But Photosynth, which was developed into a Web service by Microsoft’s now-defunct Live Labs, was conceived more as a 3D photo browser than as a tool for generating high-resolution 3D models. The 3D “point cloud” that Photosynth creates by matching common features in multiple images “isn’t particularly useful,” Mathews asserts, because the resolution is too low and up to 20 percent of the matches are bogus.

Autodesk got into photogrammetry in 2008 by acquiring a French company called Realviz, which made high-end 3D modeling tools used mainly for special-effects-laden movies like Superman Returns and Harry Potter and the Goblet of Fire. “We wanted to democratize this down, so we put it into the Labs,” says Mathews.
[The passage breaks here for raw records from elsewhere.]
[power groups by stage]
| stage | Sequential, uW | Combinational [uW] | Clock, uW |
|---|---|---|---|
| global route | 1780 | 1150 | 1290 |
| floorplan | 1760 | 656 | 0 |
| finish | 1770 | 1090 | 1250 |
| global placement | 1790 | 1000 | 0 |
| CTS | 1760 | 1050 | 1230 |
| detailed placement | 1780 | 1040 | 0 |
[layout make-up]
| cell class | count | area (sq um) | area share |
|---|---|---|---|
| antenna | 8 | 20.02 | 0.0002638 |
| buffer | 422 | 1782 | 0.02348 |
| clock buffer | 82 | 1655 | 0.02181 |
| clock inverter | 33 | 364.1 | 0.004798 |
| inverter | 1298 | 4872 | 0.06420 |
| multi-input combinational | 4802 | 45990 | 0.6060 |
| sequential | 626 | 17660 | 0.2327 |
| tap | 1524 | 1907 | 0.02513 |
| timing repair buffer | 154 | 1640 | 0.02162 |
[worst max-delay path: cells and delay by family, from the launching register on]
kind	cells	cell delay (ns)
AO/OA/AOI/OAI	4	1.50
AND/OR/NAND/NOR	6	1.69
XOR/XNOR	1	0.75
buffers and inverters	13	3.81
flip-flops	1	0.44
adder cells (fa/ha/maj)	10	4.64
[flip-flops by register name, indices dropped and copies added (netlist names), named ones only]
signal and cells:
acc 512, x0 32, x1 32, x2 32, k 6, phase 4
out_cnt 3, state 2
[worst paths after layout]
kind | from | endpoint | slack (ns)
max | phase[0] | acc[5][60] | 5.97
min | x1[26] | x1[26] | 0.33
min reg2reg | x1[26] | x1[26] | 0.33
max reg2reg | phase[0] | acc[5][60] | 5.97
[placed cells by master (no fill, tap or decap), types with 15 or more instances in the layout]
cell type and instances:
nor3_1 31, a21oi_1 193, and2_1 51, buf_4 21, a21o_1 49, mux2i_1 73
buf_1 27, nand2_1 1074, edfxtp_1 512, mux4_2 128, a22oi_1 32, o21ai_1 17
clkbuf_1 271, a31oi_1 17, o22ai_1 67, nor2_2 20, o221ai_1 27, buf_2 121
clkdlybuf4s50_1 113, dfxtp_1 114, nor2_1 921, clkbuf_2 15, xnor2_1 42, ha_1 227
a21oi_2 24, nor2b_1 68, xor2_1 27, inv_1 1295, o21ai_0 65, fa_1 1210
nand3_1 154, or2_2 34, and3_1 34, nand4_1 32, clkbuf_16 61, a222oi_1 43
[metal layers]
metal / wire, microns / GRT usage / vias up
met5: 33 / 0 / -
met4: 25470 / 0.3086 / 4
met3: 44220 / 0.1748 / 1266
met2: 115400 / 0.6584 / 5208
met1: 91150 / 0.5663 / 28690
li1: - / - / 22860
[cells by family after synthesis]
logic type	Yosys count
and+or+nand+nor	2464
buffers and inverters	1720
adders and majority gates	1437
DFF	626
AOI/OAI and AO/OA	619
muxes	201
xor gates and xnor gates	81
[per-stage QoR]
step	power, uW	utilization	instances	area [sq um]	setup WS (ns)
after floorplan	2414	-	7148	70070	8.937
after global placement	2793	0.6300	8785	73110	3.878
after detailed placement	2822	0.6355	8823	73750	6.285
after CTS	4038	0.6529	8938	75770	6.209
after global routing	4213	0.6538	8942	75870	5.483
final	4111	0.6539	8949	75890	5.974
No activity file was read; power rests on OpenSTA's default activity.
## src/rtl/mips_cpu_pkg.sv

```systemverilog
// Shared register-file constants and destination-select types for the MIPS decode/writeback path.
package mips_cpu_pkg;

   localparam logic [4:0] REG_ZERO = 5'd0;
   localparam logic [4:0] REG_RA   = 5'd31;

   // DEST_LINK stands for 2'b1x: select[1] alone decides the link case
   typedef enum logic [1:0] {
      DEST_RT   = 2'b00,
      DEST_RD   = 2'b01,
      DEST_LINK = 2'b10
   } dest_sel_t;

   typedef struct packed {
      logic       valid;
      logic [4:0] addr;
   } dest_entry_t;

endpackage

```

## src/rtl/mips_cpu_dest_match.sv

```systemverilog
// Compares one source register against the in-flight destination vector (stage 0 = youngest).
// With MIPS_CPU_DEST_FWD_EN defined it also returns the youngest-match forwarding index.
module mips_cpu_dest_match
   import mips_cpu_pkg::*;
#(
   parameter int ADDR_W = 5,
   parameter int STAGES = 3
) (
   input  logic [ADDR_W-1:0]        i_src,
   input  logic [STAGES-1:0]        i_valid,
   input  logic [STAGES*ADDR_W-1:0] i_addr,
   output logic                     o_hit
`ifdef MIPS_CPU_DEST_FWD_EN
   ,output logic [$clog2(STAGES+1)-1:0] o_sel
`endif
);

   localparam int CNT_W = $clog2(STAGES + 1);

   logic w_src_nz;

   assign w_src_nz = (i_src != ADDR_W'(REG_ZERO));

   // The final stage is left out: the register file writes before it is read
   always_comb begin
      o_hit = 1'b0;
      for (int unsigned k = 0; k + 1 < STAGES; k++) begin
         if (i_valid[k] && (i_addr[k*ADDR_W +: ADDR_W] == i_src)) begin
            o_hit = 1'b1;
         end
      end
      o_hit = o_hit & w_src_nz;
   end

`ifdef MIPS_CPU_DEST_FWD_EN
   // Scan oldest to youngest so the youngest match is the one left standing
   always_comb begin
      o_sel = '0;
      for (int unsigned k = STAGES; k > 0; k--) begin
         if (w_src_nz && i_valid[k-1] && (i_addr[(k-1)*ADDR_W +: ADDR_W] == i_src)) begin
            o_sel = CNT_W'(k);
         end
      end
   end
`endif

endmodule

```

## src/rtl/mips_cpu_dest_pipe.sv

```systemverilog
// Destination register select plus valid/address pipeline to writeback, with RAW hazard detect.
// Optional forwarding-select outputs are enabled by defining MIPS_CPU_DEST_FWD_EN.
module mips_cpu_dest_pipe
   import mips_cpu_pkg::*;
#(
   parameter int ADDR_W   = 5,
   parameter int STAGES   = 3,
   parameter int LINK_REG = 31
) (
   input  logic                         clk,
   input  logic                         rst_n,
   input  logic [ADDR_W-1:0]            rt,
   input  logic [ADDR_W-1:0]            rd,
   input  logic [1:0]                   select,
   input  logic                         issue_valid,
   input  logic                         reg_write,
   input  logic                         stall,
   input  logic                         flush,
   input  logic [ADDR_W-1:0]            rs_src,
   input  logic [ADDR_W-1:0]            rt_src,
   output logic                         wb_valid,
   output logic [ADDR_W-1:0]            wb_addr,
   output logic                         hazard_rs,
   output logic                         hazard_rt,
   output logic [$clog2(STAGES+1)-1:0]  inflight_count
`ifdef MIPS_CPU_DEST_FWD_EN
   ,output logic [$clog2(STAGES+1)-1:0] fwd_rs_sel,
   output logic [$clog2(STAGES+1)-1:0]  fwd_rt_sel
`endif
);

   localparam int CNT_W = $clog2(STAGES + 1);

   // Width-parametrised counterpart of dest_entry_t
   typedef struct packed {
      logic              valid;
      logic [ADDR_W-1:0] addr;
   } stage_t;

   stage_t                    r_stage [STAGES];
   stage_t                    w_entry;
   logic [ADDR_W-1:0]         w_dest;
   logic [STAGES-1:0]         w_valid_vec;
   logic [STAGES*ADDR_W-1:0]  w_addr_vec;
   logic [CNT_W-1:0]          w_count;

   always_comb begin
      w_dest = rt;
      if (select[1]) begin
         w_dest = ADDR_W'(LINK_REG);
      end else if (dest_sel_t'(select) == DEST_RD) begin
         w_dest = rd;
      end
   end

   assign w_entry.valid = issue_valid & reg_write & (w_dest != ADDR_W'(REG_ZERO));
   assign w_entry.addr  = w_dest;

   always_ff @(posedge clk or negedge rst_n) begin
      if (!rst_n) begin
         for (int unsigned k = 0; k < STAGES; k++) begin
            r_stage[k] <= '0;
         end
      end else if (flush) begin
         for (int unsigned k = 0; k < STAGES; k++) begin
            r_stage[k].valid <= 1'b0;
         end
      end else if (!stall) begin
         for (int unsigned k = STAGES - 1; k > 0; k--) begin
            r_stage[k] <= r_stage[k-1];
         end
         r_stage[0] <= w_entry;
      end
   end

   always_comb begin
      w_valid_vec = '0;
      w_addr_vec  = '0;
      w_count     = '0;
      for (int unsigned k = 0; k < STAGES; k++) begin
         w_valid_vec[k]                  = r_stage[k].valid;
         w_addr_vec[k*ADDR_W +: ADDR_W]  = r_stage[k].addr;
         w_count                         = w_count + CNT_W'(r_stage[k].valid);
      end
   end

   assign wb_valid       = r_stage[STAGES-1].valid;
   assign wb_addr        = r_stage[STAGES-1].addr;
   assign inflight_count = w_count;

   mips_cpu_dest_match #(
      .ADDR_W (ADDR_W),
      .STAGES (STAGES)
   ) u_match_rs (
      .i_src   (rs_src),
      .i_valid (w_valid_vec),
      .i_addr  (w_addr_vec),
      .o_hit   (hazard_rs)
`ifdef MIPS_CPU_DEST_FWD_EN
      ,.o_sel  (fwd_rs_sel)
`endif
   );

   mips_cpu_dest_match #(
      .ADDR_W (ADDR_W),
      .STAGES (STAGES)
   ) u_match_rt (
      .i_src   (rt_src),
      .i_valid (w_valid_vec),
      .i_addr  (w_addr_vec),
      .o_hit   (hazard_rt)
`ifdef MIPS_CPU_DEST_FWD_EN
      ,.o_sel  (fwd_rt_sel)
`endif
   );

endmodule

```
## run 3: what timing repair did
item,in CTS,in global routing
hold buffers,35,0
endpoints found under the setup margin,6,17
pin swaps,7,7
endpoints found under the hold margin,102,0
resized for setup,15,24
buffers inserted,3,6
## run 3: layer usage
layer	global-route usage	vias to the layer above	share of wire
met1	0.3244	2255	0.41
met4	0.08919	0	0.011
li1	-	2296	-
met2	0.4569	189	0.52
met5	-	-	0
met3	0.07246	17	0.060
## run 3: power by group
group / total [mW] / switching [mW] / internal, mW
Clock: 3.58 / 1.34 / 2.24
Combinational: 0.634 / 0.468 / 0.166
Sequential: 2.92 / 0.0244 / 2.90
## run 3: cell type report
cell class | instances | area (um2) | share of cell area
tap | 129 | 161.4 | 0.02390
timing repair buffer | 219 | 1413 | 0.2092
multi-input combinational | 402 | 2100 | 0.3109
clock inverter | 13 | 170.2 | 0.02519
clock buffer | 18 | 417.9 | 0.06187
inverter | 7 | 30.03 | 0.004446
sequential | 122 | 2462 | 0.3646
But what is Autodesk Labs, exactly? Created in 2006, it’s a porous collection of 20 to 50 experts who rotate in from other parts of the 6,800-employee corporation to create software prototypes and previews that can be shared and tested on the Web—from Project Vasari for modeling new buildings in real cityscapes to Project Falcon for simulated wind tunnel testing of vehicle designs. To adapt the Realviz technology, which was rechristened Photofly, the labs assembled a group of Autodesk engineers with backgrounds in big-data analytics, fault-tolerant cloud computing environments, mathematics, and user interfaces. They did some rapid prototyping of their own and released Version 1.0 of Photofly at the TEDGlobal conference in Oxford, England, in July 2010.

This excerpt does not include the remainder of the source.